あたたかな腕に抱き締められて、気持ちが蕩けてくる。そんな私に、無視されていた私の良心が、再び久遠に何度も謝っているのが聞こえてくる。

《ごめん、ごめんね、ごめん!久遠、ごめんなさい!安全日だなんて真っ赤な嘘。危険日ど真ん中……………排卵日なんだよ……!!ごめんね、ごめん……………!!》

そしてその謝罪の叫びを、私の中の悪魔は、しつこいな、うるさいよ、と一蹴した。





結局、久遠の部屋に滞在している間、私は「子作り行為」に勤しんだ。

あの手この手で久遠を騙そうと思っていた私は、少し肩透かしをくらった気分だった。久遠は、私の嘘に完全に騙されたようで、一切避妊具を装着することなく、毎夜私を愛してくれた。

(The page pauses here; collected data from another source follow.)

**src/hw/tcc_consts.svh**
```systemverilog
// constants of the capture, compare and single pulse timer block
//------------------------------------------------------------------
// Operation
// - active capture edge sets flag, latches counter
// - capture interrupt needs enable and clear mask
// - capture flag clears: status read, then low access
// - high byte read blocks capture until low read
// - capture register keeps most recent event only
// - capture pins always live; high read disables
// - pwm: capture one inactive; single pulse: it starts the pulse
// - compare match sets flag, drives level, interrupts
// - compare registers reset 8000h, software-only changes
// - compare pin latch low during reset
// - compare flag clears: status read, then low access
// - high byte write suspends compare until low
// - pin disabled: no level, interrupt still possible
// - divide two matches at value, else plus one
// - force bit copies level, no flag, no interrupt
// - force bits ignored in single pulse, pwm
// - single pulse select uses channel one pair
// - single pulse edge: counter FFFCh, level two, FFFDh
// - single pulse match drives level one, ends pulse
// - single pulse: no compare flag one; two flag-only
// - pwm select overrides single pulse select
// - flash variant: channel two capture, flags absent
// - counter resets FFFCh; low write reloads FFFCh
// - counter rollover to 0000h sets overflow flag
//------------------------------------------------------------------
`ifndef TCC_CONSTS_SVH
`define TCC_CONSTS_SVH

// register byte addresses, one byte register per word
`define TCC_OFS_CTRL_TWO 8'h00
`define TCC_OFS_CTRL_ONE 8'h04
`define TCC_OFS_STATUS 8'h08
`define TCC_OFS_CAP1_HI 8'h0c
`define TCC_OFS_CAP1_LO 8'h10
`define TCC_OFS_CMP1_HI 8'h14
`define TCC_OFS_CMP1_LO 8'h18
`define TCC_OFS_CNT_HI 8'h1c
`define TCC_OFS_CNT_LO 8'h20
`define TCC_OFS_ACNT_HI 8'h24
`define TCC_OFS_ACNT_LO 8'h28
`define TCC_OFS_CAP2_HI 8'h2c
`define TCC_OFS_CAP2_LO 8'h30
`define TCC_OFS_CMP2_HI 8'h34
`define TCC_OFS_CMP2_LO 8'h38

// control one fields
`define TCC_C1_CAP_IRQ_EN 7
`define TCC_C1_CMP_IRQ_EN 6
`define TCC_C1_OVF_IRQ_EN 5
`define TCC_C1_FORCE_TWO 4
`define TCC_C1_FORCE_ONE 3
`define TCC_C1_LEVEL_TWO 2
`define TCC_C1_EDGE_ONE 1
`define TCC_C1_LEVEL_ONE 0
// control two fields
`define TCC_C2_PIN_EN_ONE 7
`define TCC_C2_PIN_EN_TWO 6
`define TCC_C2_SINGLE 5
`define TCC_C2_PWM 4
`define TCC_C2_CLK_HI 3
`define TCC_C2_CLK_LO 2
`define TCC_C2_EDGE_TWO 1
`define TCC_C2_EXT_EDGE 0

// clock select codes
`define TCC_CLK_DIV2 2'h0
`define TCC_CLK_DIV4 2'h1
`define TCC_CLK_DIV8 2'h2
`define TCC_CLK_EXT 2'h3

// values
`define TCC_CNT_RELOAD 16'hfffc
`define TCC_CNT_MAX 16'hffff
`define TCC_PULSE_CAP 16'hfffd
`define TCC_CMP_RESET 16'h8000
`define TCC_CTRL_RESET 8'h00

`endif

```
**src/hw/tcc_pkg.sv**
```systemverilog
// types of the capture, compare and single pulse timer block
package tcc_pkg;

    typedef struct packed {
        logic [7:0] ctrl_one;
        logic [7:0] ctrl_two;
        logic [1:0] capture_flag;
        logic [1:0] compare_flag;
        logic overflow_flag;
        logic [1:0] cap_seen;
        logic [1:0] cmp_seen;
        logic ovf_seen;
        logic [15:0] cnt;
        logic [15:0] cap1;
        logic [15:0] cap2;
        logic [15:0] cmp1;
        logic [15:0] cmp2;
        logic [1:0] cap_block;
        logic [1:0] cmp_block;
        logic [7:0] lo_buf;
        logic lo_buf_vld;
        logic [2:0] pres;
        logic fresh;
        logic [1:0] cap_prev;
        logic ext_prev;
        logic [1:0] pin;
        logic irq;
        logic pready;
        logic pslverr;
        logic [7:0] rdata;
    } tcc_state_t;

endpackage

```
**src/hw/tcc_timer.sv**
```systemverilog
// capture, compare and single pulse timer with an apb register port
//
// The APB register port and the register offsets are this design's own decisions.
`timescale 1ns/1ps
`default_nettype none
`include "tcc_consts.svh"

module tcc_timer
#(
    parameter bit FLASH_VARIANT = 1'b0
)
(
    input wire logic pclk,
    input wire logic presetn,
    input wire logic psel,
    input wire logic penable,
    input wire logic pwrite,
    input wire logic [7:0] paddr,
    input wire logic [31:0] pwdata,
    input wire logic [3:0] pstrb,
    output logic [31:0] prdata,
    output logic pready,
    output logic pslverr,
    input wire logic capture_pin_one,
    input wire logic capture_pin_two,
    input wire logic ext_clock_pin,
    input wire logic cpu_irq_mask,
    output logic compare_output_pin_one,
    output logic compare_output_pin_two,
    output logic compare_pin_enable_one,
    output logic compare_pin_enable_two,
    output logic timer_irq
);
    import tcc_pkg::*;

    tcc_state_t q;
    tcc_state_t n;

    //--------------------------------------------------------------
    // decoded controls
    //--------------------------------------------------------------
    logic pwm_mode;
    logic single_mode;
    logic [1:0] clk_sel;
    logic tick;
    logic ext_edge;
    logic [1:0] cap_edge;
    logic [1:0] match;
    logic div2;
    logic acc;
    logic rd;
    logic wr;
    logic mapped;
    logic [7:0] wbyte;
    logic force_one;
    logic force_two;

    assign pwm_mode = q.ctrl_two[`TCC_C2_PWM];
    assign single_mode = q.ctrl_two[`TCC_C2_SINGLE] & ~pwm_mode;
    assign clk_sel = q.ctrl_two[`TCC_C2_CLK_HI:`TCC_C2_CLK_LO];
    assign div2 = (clk_sel == `TCC_CLK_DIV2);
    assign acc = psel & penable & ~q.pready;
    assign rd = acc & ~pwrite;
    assign wr = acc & pwrite & pstrb[0];
    assign wbyte = pwdata[7:0];

    always_comb
    begin
        n = q;
        force_one = 1'b0;
        force_two = 1'b0;

        //----------------------------------------------------------
        // prescaler and counter
        //----------------------------------------------------------
        n.pres = q.pres + 3'h1;
        n.ext_prev = ext_clock_pin;
        if (q.ctrl_two[`TCC_C2_EXT_EDGE])
            ext_edge = ext_clock_pin & ~q.ext_prev;
        else
            ext_edge = ~ext_clock_pin & q.ext_prev;
        case (clk_sel)
            `TCC_CLK_DIV2: tick = (q.pres[0] == 1'b1);
            `TCC_CLK_DIV4: tick = (q.pres[1:0] == 2'h3);
            `TCC_CLK_DIV8: tick = (q.pres == 3'h7);
            default: tick = ext_edge;
        endcase
        n.fresh = tick;
        if (tick)
        begin
            n.cnt = q.cnt + 16'h0001;
        end

        // at divide by two the match shows in the first cycle of the
        // equal count; slower clocks see it as the count moves on
        for (int i = 0; i < 2; i++)
        begin
            match[i] = 1'b0;
        end
        if (div2)
        begin
            match[0] = q.fresh && (q.cnt == q.cmp1);
            match[1] = q.fresh && (q.cnt == q.cmp2);
        end
        else
        begin
            match[0] = tick && (q.cnt == q.cmp1);
            match[1] = tick && (q.cnt == q.cmp2);
        end
        match = match & ~q.cmp_block;

        //----------------------------------------------------------
        // capture edges, always watched on both pins
        //----------------------------------------------------------
        n.cap_prev = {capture_pin_two, capture_pin_one};
        if (q.ctrl_one[`TCC_C1_EDGE_ONE])
            cap_edge[0] = capture_pin_one & ~q.cap_prev[0];
        else
            cap_edge[0] = ~capture_pin_one & q.cap_prev[0];
        if (q.ctrl_two[`TCC_C2_EDGE_TWO])
            cap_edge[1] = capture_pin_two & ~q.cap_prev[1];
        else
            cap_edge[1] = ~capture_pin_two & q.cap_prev[1];

        //----------------------------------------------------------
        // register port, one wait state
        //----------------------------------------------------------
        n.pready = acc;
        n.pslverr = 1'b0;
        n.rdata = 8'h00;
        mapped = 1'b1;
        case (paddr)
            `TCC_OFS_CTRL_TWO:
            begin
                n.rdata = q.ctrl_two;
                if (wr)
                    n.ctrl_two = wbyte;
            end
            `TCC_OFS_CTRL_ONE:
            begin
                n.rdata = q.ctrl_one;
                if (wr)
                begin
                    // force bits act once and are not stored
                    n.ctrl_one = wbyte;
                    n.ctrl_one[`TCC_C1_FORCE_ONE] = 1'b0;
                    n.ctrl_one[`TCC_C1_FORCE_TWO] = 1'b0;
                    force_one = wbyte[`TCC_C1_FORCE_ONE];
                    force_two = wbyte[`TCC_C1_FORCE_TWO];
                end
            end
            `TCC_OFS_STATUS:
            begin
                n.rdata = {q.capture_flag[0], q.compare_flag[0],
                           q.overflow_flag, q.capture_flag[1],
                           q.compare_flag[1], 3'h0};
                if (rd)
                begin
                    n.cap_seen = q.cap_seen | q.capture_flag;
                    n.cmp_seen = q.cmp_seen | q.compare_flag;
                    n.ovf_seen = q.ovf_seen | q.overflow_flag;
                end
            end
            `TCC_OFS_CAP1_HI:
            begin
                n.rdata = q.cap1[15:8];
                if (rd)
                    n.cap_block[0] = 1'b1;
            end
            `TCC_OFS_CAP1_LO:
            begin
                n.rdata = q.cap1[7:0];
                if (rd)
                    n.cap_block[0] = 1'b0;
                if (acc && q.cap_seen[0])
                begin
                    n.capture_flag[0] = 1'b0;
                    n.cap_seen[0] = 1'b0;
                end
            end
            `TCC_OFS_CAP2_HI:
            begin
                n.rdata = FLASH_VARIANT ? 8'h00 : q.cap2[15:8];
                if (rd)
                    n.cap_block[1] = 1'b1;
            end
            `TCC_OFS_CAP2_LO:
            begin
                n.rdata = FLASH_VARIANT ? 8'h00 : q.cap2[7:0];
                if (rd)
                    n.cap_block[1] = 1'b0;
                if (acc && q.cap_seen[1])
                begin
                    n.capture_flag[1] = 1'b0;
                    n.cap_seen[1] = 1'b0;
                end
            end
            `TCC_OFS_CMP1_HI:
            begin
                n.rdata = q.cmp1[15:8];
                if (wr)
                begin
                    n.cmp1[15:8] = wbyte;
                    n.cmp_block[0] = 1'b1;
                end
            end
            `TCC_OFS_CMP1_LO:
            begin
                n.rdata = q.cmp1[7:0];
                if (wr)
                begin
                    n.cmp1[7:0] = wbyte;
                    n.cmp_block[0] = 1'b0;
                end
                if (acc && q.cmp_seen[0])
                begin
                    n.compare_flag[0] = 1'b0;
                    n.cmp_seen[0] = 1'b0;
                end
            end
            `TCC_OFS_CMP2_HI:
            begin
                n.rdata = FLASH_VARIANT ? 8'h00 : q.cmp2[15:8];
                if (wr)
                begin
                    n.cmp2[15:8] = wbyte;
                    n.cmp_block[1] = 1'b1;
                end
            end
            `TCC_OFS_CMP2_LO:
            begin
                n.rdata = FLASH_VARIANT ? 8'h00 : q.cmp2[7:0];
                if (wr)
                begin
                    n.cmp2[7:0] = wbyte;
                    n.cmp_block[1] = 1'b0;
                end
                if (acc && q.cmp_seen[1])
                begin
                    n.compare_flag[1] = 1'b0;
                    n.cmp_seen[1] = 1'b0;
                end
            end
            `TCC_OFS_CNT_HI, `TCC_OFS_ACNT_HI:
            begin
                // low byte frozen so a high-then-low read is coherent
                n.rdata = q.cnt[15:8];
                if (rd)
                begin
                    n.lo_buf = q.cnt[7:0];
                    n.lo_buf_vld = 1'b1;
                end
            end
            `TCC_OFS_CNT_LO, `TCC_OFS_ACNT_LO:
            begin
                n.rdata = q.lo_buf_vld ? q.lo_buf : q.cnt[7:0];
                if (rd)
                    n.lo_buf_vld = 1'b0;
                if (wr)
                    n.cnt = `TCC_CNT_RELOAD;
                // the alternate low byte leaves the overflow flag alone
                if (acc && q.ovf_seen && paddr == `TCC_OFS_CNT_LO)
                begin
                    n.overflow_flag = 1'b0;
                    n.ovf_seen = 1'b0;
                end
            end
            default:
            begin
                mapped = 1'b0;
            end
        endcase
        n.pslverr = acc & ~mapped;
        if (!acc)
            n.rdata = 8'h00;

        //----------------------------------------------------------
        // hardware events, placed after the port so a set wins
        //----------------------------------------------------------
        if (tick && q.cnt == `TCC_CNT_MAX)
            n.overflow_flag = 1'b1;
        if (cap_edge[0] && !q.cap_block[0])
        begin
            if (single_mode)
            begin
                n.cnt = `TCC_CNT_RELOAD;
                n.cap1 = `TCC_PULSE_CAP;
                n.capture_flag[0] = 1'b1;
                if (q.ctrl_two[`TCC_C2_PIN_EN_ONE])
                    n.pin[0] = q.ctrl_one[`TCC_C1_LEVEL_TWO];
            end
            else if (!pwm_mode)
            begin
                n.cap1 = q.cnt;
                n.capture_flag[0] = 1'b1;
            end
        end
        if (cap_edge[1] && !q.cap_block[1] && !FLASH_VARIANT)
        begin
            n.cap2 = q.cnt;
            n.capture_flag[1] = 1'b1;
        end

        if (match[0] && !pwm_mode)
        begin
            if (!single_mode)
                n.compare_flag[0] = 1'b1;
            if (q.ctrl_two[`TCC_C2_PIN_EN_ONE])
                n.pin[0] = q.ctrl_one[`TCC_C1_LEVEL_ONE];
        end
        if (match[1] && !pwm_mode && !FLASH_VARIANT)
        begin
            n.compare_flag[1] = 1'b1;
            if (q.ctrl_two[`TCC_C2_PIN_EN_TWO] && !single_mode)
                n.pin[1] = q.ctrl_one[`TCC_C1_LEVEL_TWO];
        end

        // forced levels use the level bits just written
        if (!single_mode && !pwm_mode)
        begin
            if (force_one)
                n.pin[0] = wbyte[`TCC_C1_LEVEL_ONE];
            if (force_two)
                n.pin[1] = wbyte[`TCC_C1_LEVEL_TWO];
        end

        if (FLASH_VARIANT)
        begin
            n.capture_flag[1] = 1'b0;
            n.compare_flag[1] = 1'b0;
        end

        // one request line; a pending flag waits for enable and mask
        n.irq = ~cpu_irq_mask &
            ((q.ctrl_one[`TCC_C1_CAP_IRQ_EN] & |q.capture_flag) |
             (q.ctrl_one[`TCC_C1_CMP_IRQ_EN] & |q.compare_flag) |
             (q.ctrl_one[`TCC_C1_OVF_IRQ_EN] & q.overflow_flag));
    end

    //--------------------------------------------------------------
    // state register
    //--------------------------------------------------------------
    always_ff @(posedge pclk or negedge presetn)
    begin
        if (!presetn)
        begin
            q <= '0;
            q.ctrl_one <= `TCC_CTRL_RESET;
            q.ctrl_two <= `TCC_CTRL_RESET;
            q.cnt <= `TCC_CNT_RELOAD;
            q.cmp1 <= `TCC_CMP_RESET;
            q.cmp2 <= `TCC_CMP_RESET;
            q.pin <= 2'h0;
        end
        else
        begin
            q <= n;
        end
    end

    //--------------------------------------------------------------
    // outputs, all from flip-flops
    //--------------------------------------------------------------
    assign prdata = {24'h000000, q.rdata};
    assign pready = q.pready;
    assign pslverr = q.pslverr;
    assign compare_output_pin_one = q.pin[0];
    assign compare_output_pin_two = q.pin[1];
    assign compare_pin_enable_one = q.ctrl_two[`TCC_C2_PIN_EN_ONE];
    assign compare_pin_enable_two = q.ctrl_two[`TCC_C2_PIN_EN_TWO];
    assign timer_irq = q.irq;

endmodule // tcc_timer
`default_nettype wire

```
**config.mk**
```make
export PLATFORM = sky130hd
export DESIGN_NAME = tcc_timer
export DESIGN_NICKNAME = d
export VERILOG_FILES = /design/src/hw/tcc_pkg.sv /design/src/hw/tcc_timer.sv
export VERILOG_INCLUDE_DIRS = /design/src /design/src/hw
export SDC_FILE = /design/constraint.sdc
export NUM_CORES = 1
export LEC_CHECK = 0
export BUFFER_PORTS_ARGS = -buffer_cell sky130_fd_sc_hd__buf_4
export CORE_UTILIZATION = 60
export CTS_BUF_LIST = sky130_fd_sc_hd__clkbuf_2 sky130_fd_sc_hd__clkbuf_4 sky130_fd_sc_hd__clkbuf_8
export DETAILED_ROUTE_END_ITERATION = 12
export PLACE_DENSITY = 0.82
export SLEW_MARGIN = 25
export SYNTH_ARGS = -nofsm -noshare
export SYNTH_HDL_FRONTEND = slang
export SYNTH_SLANG_ARGS = --single-unit
```
**constraint.sdc**
```tcl
create_clock -name pclk -period 2.5 [get_ports pclk]
set_clock_uncertainty 0.05 [all_clocks]
set_input_delay 0.125 -clock pclk [delete_from_list [all_inputs] [get_ports pclk]]
set_output_delay 0.125 -clock pclk [all_outputs]
set_load 0.01 [all_outputs]
```
### Yosys cells after proc, flatten, opt, wreduce, memory -nomap -nowiden

Index checks and enable logic that the tools add are counted.

* ROM bits: 0
* memories: 0
* bits in latches: 0
* output and inout bits: 39
* register bits after elaboration: 137
* bits in writable memories: 0

* shift-type cells: 0
* reductions and logical operators: 65
* multiply operators: 0
* add/sub/neg operators: 2
* bitwise operators: 35
* magnitude comparators: 0
* equality and inequality tests: 38
* divide/modulo/power cells: 0
* multiplexer cells: 66

Operators with widths (count)
* one-hot mux 8 bit (13 select lines): 1
* two-way mux 16 bit: 6
* equality test 8 x 6 -> 1 bit (second input constant): 7
* two-way mux 1 bit: 42
* equality test 16 bit: 2
* equality test 8 x 5 -> 1 bit (second input constant): 4
* two-way mux 32 bit: 1
* != test 2 bit (second input constant): 16
* nonzero test 2 bit: 16
* AND reduction 3 bit: 10
* AND reduction 2 bit: 11
* one-hot mux 1 bit (2 select lines): 10
* AND 1 bit: 17
* logical AND 1 bit: 17
* adder 16 x 1 -> 16 bit (second input constant): 1
* equality test 16 bit (second input constant): 1
* equality test 8 x 4 -> 1 bit (second input constant): 2
* two-way mux 8 bit: 2
* OR reduction 15 bit: 1
* inverter 1 bit: 11
* equality test 8 x 3 -> 1 bit (second input constant): 1
* zero test 8 bit: 1
* OR reduction 2 bit: 4
* two-way mux 5 bit: 1
* 13 further kinds: 21

### Depth between registers and ports, before layout

* word-level depth: 11
* depth in mapped cells: 8

### Worst setup path before layout

Ideal clock, no wire load.

* path type: register to register
* start point: register q[17] in the netlist's numbering
* end point: register q[118] in the netlist's numbering
* arrival time: 1942 ps
* setup slack: 386 ps
* data required time: 2328 ps
* period minus slack after synthesis: 2114 ps
* stages on the path, launching flop included: 7
* cell sequence: dfrtp_1 ha_1 ha_1 a2111oi_4 clkbuf_1 nor3_1 a32o_1

* longest elaborated chain between the ends: 5
* elaborated cells on any way between the ends: 8

RTL lines
* start: declaration: line tcc_timer.sv:36 `tcc_state_t q;`
* start signal: assignment: line tcc_timer.sv:357 `q <= n;`
* equality test 3 bit / equality test 2 bit (equally long branches): line tcc_timer.sv:85, tcc_timer.sv:84
* one-hot mux 1 bit (3 select lines) (*): line tcc_timer.sv:82 `case (clk_sel)`
* logical AND 1 bit (no line) (*)
* nonzero test 2 bit (no line)
* AND reduction 2 bit (no line)

Every way passes the cells marked *; elsewhere a longest branch is shown, timed or not.
A chain may end at the register's enable or synchronous reset.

今回の件で、私は少しだけ、心配になったことがある。久遠はよく、『キョーコは素直で騙されやすいから心配だ。』と言ってくるけれど、久遠だって騙されやすい?のかな、と。だって、安全日だなんて100%嘘なのに、久遠は完全に私の嘘を信じてしまったもの。その結果、何回も何回も私の中に致してしまって……………。まあ、避妊具を装着しない方が気持ちがいいから、着けたがらない男性が多いとはきくけど、実は今まで私の妊娠が恐くて言い出さなかっただけで、久遠もそうだったのかなと思った。でもだとしても、本当に安全日なのかということを自分で計算したわけでもないのに、久遠は信じてしまって………。やっぱり久遠は『騙されやすい』んじゃないのかな。……………まあ、こればっかりは久遠に、忠告するわけにはいかないけれど。『久遠てばなんだか迂闊だぞ』、と自分の行動を棚に上げて、久遠のことが心配になっていた。